▶ _Directions_
For the string "HALF", work out how many lines of the data contain it and give that number with nothing added.
[Opening The data section]
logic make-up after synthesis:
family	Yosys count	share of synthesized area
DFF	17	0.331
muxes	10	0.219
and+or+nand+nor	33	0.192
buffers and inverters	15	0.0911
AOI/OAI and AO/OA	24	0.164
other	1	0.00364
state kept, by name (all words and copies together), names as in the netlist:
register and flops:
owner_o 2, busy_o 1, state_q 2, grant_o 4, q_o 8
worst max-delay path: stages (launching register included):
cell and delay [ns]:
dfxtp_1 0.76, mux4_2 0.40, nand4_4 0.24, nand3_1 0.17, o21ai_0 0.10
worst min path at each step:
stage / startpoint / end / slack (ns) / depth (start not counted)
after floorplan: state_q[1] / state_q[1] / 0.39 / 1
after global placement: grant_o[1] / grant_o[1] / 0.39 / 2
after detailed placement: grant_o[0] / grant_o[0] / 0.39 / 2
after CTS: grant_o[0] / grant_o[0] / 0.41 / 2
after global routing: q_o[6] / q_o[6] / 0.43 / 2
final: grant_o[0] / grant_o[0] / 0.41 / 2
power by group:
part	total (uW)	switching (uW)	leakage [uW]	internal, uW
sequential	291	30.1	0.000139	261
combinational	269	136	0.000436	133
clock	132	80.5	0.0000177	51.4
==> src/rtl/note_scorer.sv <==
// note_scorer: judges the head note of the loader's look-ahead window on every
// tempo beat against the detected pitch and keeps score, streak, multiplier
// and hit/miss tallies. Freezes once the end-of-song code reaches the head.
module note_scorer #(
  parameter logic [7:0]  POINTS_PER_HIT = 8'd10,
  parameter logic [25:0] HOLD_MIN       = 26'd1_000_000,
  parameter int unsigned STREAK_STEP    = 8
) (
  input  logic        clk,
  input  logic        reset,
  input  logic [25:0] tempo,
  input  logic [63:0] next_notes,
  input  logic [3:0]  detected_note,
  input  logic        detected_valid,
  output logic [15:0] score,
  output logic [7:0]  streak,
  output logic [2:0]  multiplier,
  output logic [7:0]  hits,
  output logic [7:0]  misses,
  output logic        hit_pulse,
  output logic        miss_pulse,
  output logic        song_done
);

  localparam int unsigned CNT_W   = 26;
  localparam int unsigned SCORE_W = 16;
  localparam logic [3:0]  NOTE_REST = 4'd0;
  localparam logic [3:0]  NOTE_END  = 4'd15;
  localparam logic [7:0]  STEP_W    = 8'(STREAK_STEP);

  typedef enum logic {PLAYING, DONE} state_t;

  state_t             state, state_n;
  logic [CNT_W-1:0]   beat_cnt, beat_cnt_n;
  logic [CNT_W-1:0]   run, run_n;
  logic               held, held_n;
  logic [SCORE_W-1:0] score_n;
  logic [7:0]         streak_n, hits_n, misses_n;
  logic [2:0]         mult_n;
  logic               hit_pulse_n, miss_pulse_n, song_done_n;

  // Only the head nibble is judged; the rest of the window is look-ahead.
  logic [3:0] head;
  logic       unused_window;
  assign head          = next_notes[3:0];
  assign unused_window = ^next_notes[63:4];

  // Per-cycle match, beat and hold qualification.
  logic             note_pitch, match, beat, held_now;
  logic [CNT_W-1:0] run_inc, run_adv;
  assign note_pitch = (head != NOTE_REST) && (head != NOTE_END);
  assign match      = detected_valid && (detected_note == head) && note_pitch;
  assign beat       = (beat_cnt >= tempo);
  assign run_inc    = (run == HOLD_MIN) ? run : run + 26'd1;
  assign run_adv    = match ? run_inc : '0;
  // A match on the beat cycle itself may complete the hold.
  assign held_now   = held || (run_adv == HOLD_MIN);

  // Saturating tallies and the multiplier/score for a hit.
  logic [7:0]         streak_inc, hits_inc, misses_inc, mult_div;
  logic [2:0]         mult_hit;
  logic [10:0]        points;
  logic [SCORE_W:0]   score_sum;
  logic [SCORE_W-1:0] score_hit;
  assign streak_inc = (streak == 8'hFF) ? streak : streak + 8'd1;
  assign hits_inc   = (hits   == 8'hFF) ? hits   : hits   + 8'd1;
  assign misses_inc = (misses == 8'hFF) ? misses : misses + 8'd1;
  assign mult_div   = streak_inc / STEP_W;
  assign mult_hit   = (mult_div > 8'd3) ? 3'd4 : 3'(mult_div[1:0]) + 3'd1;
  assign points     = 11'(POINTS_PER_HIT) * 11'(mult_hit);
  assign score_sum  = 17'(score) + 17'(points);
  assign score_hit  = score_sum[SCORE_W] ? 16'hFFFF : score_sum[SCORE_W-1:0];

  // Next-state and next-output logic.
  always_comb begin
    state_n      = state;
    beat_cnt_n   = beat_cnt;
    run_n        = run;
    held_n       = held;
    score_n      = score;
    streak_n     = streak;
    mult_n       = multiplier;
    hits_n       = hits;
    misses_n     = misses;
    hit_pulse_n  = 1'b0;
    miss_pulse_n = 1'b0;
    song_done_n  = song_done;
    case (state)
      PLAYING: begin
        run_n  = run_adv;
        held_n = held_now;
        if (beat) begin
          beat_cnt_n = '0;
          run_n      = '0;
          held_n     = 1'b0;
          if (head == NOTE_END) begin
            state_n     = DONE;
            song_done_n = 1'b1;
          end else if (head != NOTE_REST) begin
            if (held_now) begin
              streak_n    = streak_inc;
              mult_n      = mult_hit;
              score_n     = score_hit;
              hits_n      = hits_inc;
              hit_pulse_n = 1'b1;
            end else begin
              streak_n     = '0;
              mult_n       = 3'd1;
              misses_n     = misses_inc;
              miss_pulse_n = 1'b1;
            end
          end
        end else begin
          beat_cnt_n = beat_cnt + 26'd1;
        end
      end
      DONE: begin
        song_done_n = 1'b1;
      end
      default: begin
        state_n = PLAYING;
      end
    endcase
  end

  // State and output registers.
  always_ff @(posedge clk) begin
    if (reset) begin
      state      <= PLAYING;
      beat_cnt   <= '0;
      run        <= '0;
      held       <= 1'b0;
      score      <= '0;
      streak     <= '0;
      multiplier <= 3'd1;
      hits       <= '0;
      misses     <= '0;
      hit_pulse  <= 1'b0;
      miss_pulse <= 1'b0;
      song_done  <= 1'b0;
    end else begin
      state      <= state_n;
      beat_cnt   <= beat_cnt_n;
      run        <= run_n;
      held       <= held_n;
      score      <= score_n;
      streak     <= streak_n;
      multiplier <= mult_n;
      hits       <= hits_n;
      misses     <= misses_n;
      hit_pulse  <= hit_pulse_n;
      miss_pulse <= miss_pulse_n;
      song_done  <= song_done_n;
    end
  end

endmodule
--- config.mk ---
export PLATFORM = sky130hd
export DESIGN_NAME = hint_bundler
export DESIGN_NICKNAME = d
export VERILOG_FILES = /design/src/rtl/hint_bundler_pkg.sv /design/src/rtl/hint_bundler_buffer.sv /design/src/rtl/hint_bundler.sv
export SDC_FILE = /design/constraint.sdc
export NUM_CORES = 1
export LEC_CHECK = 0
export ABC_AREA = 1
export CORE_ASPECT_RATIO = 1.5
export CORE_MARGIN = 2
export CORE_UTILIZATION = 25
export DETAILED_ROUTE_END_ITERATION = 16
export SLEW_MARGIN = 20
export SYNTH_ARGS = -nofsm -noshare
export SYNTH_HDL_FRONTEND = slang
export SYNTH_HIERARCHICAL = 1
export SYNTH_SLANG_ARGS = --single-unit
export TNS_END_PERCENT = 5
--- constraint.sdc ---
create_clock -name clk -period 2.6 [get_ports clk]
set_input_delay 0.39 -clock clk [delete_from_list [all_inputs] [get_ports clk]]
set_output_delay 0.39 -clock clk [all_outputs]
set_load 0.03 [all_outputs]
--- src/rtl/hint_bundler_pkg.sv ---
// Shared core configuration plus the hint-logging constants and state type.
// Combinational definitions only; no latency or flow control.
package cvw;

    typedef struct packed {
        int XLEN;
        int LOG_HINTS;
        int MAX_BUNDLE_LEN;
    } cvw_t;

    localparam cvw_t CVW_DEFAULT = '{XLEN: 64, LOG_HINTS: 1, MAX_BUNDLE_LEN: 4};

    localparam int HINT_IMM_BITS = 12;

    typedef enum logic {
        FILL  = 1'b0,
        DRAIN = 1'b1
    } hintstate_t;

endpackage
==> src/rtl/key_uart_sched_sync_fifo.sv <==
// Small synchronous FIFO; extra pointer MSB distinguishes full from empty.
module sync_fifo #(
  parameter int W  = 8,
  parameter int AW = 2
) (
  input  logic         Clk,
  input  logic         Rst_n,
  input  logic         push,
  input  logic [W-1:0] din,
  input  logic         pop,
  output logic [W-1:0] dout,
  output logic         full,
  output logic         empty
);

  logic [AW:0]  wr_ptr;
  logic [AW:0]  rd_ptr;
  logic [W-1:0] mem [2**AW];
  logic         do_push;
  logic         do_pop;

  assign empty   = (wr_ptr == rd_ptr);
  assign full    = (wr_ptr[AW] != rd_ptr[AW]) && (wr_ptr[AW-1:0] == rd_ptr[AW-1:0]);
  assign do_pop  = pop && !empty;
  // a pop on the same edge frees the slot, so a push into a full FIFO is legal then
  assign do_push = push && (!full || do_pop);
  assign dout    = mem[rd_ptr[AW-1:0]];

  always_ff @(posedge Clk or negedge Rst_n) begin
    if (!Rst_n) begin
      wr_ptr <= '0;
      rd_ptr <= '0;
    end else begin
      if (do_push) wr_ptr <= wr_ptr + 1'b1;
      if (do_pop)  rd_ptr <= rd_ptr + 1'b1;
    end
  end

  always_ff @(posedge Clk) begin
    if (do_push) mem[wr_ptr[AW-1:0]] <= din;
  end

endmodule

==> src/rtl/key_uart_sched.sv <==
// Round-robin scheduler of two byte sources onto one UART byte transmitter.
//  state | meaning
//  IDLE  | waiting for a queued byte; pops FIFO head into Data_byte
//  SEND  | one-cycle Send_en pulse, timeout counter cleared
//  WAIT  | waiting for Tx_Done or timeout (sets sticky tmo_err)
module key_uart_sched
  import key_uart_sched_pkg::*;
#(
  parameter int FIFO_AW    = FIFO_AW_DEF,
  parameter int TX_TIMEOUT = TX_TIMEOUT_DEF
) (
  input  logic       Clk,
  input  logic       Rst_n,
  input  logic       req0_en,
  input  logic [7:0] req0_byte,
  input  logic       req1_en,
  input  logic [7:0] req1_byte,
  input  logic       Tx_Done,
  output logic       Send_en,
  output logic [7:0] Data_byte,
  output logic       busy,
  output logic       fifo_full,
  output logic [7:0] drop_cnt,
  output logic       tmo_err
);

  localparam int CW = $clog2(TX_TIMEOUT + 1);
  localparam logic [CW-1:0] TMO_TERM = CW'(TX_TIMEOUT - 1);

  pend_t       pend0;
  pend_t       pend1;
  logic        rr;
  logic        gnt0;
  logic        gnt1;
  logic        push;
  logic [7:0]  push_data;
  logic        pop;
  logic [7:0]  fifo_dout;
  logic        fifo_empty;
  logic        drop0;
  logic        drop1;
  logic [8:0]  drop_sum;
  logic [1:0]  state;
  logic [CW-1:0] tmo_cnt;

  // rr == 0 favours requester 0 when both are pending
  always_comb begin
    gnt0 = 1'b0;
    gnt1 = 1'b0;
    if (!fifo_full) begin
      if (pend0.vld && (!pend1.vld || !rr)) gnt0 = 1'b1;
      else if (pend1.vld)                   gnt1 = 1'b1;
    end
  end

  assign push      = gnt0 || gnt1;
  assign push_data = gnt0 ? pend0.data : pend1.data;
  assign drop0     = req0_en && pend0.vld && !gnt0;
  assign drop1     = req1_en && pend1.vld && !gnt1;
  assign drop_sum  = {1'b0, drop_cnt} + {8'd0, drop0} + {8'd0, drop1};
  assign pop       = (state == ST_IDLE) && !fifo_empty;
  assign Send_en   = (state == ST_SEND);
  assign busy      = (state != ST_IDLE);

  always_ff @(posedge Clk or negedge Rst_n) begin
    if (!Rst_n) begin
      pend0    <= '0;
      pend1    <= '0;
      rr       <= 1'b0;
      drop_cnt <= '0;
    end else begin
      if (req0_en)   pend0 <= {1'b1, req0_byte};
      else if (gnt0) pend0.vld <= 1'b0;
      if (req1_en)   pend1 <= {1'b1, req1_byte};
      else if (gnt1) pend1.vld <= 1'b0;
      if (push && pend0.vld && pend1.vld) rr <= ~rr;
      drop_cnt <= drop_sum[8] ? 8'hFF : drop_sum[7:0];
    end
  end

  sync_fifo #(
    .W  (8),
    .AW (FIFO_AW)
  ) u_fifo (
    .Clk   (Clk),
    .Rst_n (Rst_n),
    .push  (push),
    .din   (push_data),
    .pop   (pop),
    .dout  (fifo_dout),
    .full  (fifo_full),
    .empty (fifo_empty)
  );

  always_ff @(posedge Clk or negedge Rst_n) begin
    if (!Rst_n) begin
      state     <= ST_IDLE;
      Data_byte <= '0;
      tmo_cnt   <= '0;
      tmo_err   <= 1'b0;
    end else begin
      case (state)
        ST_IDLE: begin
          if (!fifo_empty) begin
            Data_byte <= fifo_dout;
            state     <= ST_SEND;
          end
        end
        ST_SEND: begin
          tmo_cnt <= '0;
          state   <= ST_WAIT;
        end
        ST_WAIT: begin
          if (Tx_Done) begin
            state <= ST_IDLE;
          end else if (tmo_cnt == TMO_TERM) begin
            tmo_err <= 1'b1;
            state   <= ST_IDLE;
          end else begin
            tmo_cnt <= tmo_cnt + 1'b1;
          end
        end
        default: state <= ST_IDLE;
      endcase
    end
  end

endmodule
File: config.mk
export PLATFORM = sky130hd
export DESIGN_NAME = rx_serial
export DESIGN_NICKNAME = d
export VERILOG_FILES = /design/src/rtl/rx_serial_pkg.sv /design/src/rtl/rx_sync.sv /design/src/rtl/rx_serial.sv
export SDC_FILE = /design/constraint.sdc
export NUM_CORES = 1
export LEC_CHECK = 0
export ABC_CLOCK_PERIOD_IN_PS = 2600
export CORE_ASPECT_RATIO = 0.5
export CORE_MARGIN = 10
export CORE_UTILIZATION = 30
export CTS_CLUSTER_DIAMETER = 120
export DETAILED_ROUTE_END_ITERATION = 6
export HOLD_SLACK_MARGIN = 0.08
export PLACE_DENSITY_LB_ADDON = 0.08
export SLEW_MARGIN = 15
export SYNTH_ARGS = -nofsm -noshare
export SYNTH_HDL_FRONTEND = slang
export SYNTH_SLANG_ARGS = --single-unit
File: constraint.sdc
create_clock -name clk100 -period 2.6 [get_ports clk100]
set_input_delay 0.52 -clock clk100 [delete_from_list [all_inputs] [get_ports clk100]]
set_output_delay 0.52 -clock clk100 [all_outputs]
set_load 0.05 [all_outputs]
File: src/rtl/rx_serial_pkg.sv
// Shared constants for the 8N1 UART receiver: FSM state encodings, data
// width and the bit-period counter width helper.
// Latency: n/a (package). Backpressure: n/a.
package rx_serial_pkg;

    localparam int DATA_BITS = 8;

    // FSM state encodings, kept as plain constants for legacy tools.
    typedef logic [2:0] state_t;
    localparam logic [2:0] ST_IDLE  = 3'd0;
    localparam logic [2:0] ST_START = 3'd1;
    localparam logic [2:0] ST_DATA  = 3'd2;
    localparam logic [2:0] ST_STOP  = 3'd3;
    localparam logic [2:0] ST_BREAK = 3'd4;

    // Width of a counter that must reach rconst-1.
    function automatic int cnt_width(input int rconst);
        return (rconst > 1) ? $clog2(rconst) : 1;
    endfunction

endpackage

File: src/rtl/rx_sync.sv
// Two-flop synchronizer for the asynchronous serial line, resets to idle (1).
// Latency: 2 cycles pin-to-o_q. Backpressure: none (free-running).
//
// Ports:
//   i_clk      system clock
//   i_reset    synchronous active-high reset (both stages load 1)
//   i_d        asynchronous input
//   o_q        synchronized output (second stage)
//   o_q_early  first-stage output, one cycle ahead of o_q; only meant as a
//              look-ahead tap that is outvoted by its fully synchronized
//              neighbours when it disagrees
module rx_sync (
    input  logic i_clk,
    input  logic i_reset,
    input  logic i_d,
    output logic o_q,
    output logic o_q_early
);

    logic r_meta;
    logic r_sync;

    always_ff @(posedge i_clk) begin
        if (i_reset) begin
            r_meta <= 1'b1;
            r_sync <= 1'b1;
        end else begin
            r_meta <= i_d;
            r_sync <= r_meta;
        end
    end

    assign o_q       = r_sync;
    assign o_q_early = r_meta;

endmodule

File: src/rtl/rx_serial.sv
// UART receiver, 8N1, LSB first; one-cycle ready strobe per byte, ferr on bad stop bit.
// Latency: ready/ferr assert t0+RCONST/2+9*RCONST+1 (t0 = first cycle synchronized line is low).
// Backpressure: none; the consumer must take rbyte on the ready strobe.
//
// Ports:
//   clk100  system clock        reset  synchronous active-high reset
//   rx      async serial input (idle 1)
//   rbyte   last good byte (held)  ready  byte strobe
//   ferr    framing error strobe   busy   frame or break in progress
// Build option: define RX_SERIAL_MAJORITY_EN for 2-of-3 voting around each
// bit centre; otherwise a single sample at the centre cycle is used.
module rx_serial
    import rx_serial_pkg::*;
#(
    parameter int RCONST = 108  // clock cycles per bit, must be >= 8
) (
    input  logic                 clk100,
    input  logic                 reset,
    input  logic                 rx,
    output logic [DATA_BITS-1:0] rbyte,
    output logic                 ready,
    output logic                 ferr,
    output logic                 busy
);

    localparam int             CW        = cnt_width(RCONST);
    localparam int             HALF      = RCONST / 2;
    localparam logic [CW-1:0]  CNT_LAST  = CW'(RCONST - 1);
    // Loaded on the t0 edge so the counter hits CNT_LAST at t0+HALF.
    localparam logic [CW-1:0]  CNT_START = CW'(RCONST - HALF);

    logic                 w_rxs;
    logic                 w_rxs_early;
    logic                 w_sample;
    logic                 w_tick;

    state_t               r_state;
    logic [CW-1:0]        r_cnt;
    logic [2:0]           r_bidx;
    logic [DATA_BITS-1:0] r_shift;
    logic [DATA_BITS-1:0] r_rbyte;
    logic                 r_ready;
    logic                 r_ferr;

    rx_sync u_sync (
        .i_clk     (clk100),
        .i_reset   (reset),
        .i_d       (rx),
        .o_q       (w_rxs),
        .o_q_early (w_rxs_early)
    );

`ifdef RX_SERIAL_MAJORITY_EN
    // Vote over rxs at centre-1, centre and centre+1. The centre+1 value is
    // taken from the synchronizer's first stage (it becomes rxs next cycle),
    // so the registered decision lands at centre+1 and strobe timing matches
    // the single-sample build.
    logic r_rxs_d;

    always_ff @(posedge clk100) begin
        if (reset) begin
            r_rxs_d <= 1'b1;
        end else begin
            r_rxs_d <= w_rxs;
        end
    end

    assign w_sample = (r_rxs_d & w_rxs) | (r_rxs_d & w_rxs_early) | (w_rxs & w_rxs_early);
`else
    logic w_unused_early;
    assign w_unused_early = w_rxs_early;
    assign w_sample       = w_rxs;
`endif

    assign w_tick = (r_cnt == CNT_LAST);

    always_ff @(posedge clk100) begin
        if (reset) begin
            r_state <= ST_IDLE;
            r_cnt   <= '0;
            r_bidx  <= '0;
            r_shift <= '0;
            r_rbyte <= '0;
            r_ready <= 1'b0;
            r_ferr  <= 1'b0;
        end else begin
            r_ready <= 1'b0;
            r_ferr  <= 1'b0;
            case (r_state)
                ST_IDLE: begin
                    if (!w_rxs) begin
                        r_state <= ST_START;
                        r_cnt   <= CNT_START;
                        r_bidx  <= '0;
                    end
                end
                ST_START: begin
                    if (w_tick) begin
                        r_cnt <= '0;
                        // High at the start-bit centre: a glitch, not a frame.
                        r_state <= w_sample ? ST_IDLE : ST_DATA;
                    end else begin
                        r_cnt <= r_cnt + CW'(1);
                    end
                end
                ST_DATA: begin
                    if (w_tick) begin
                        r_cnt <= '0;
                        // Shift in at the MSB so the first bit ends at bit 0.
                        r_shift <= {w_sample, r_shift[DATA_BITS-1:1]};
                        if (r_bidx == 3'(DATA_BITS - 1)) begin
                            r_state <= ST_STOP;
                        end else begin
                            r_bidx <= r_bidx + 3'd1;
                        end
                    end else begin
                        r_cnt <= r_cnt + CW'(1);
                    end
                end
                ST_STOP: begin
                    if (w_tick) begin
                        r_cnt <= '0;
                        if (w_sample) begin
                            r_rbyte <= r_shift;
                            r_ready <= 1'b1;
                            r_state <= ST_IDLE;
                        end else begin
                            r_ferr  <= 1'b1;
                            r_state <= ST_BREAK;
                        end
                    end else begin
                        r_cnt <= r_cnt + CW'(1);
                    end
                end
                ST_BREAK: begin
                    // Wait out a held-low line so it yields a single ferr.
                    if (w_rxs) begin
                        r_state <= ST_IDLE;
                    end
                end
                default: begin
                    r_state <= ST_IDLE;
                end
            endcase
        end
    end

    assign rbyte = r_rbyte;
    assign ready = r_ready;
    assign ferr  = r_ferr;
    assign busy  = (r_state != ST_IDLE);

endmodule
[Closing The data section]
▶ _Problem solution_
3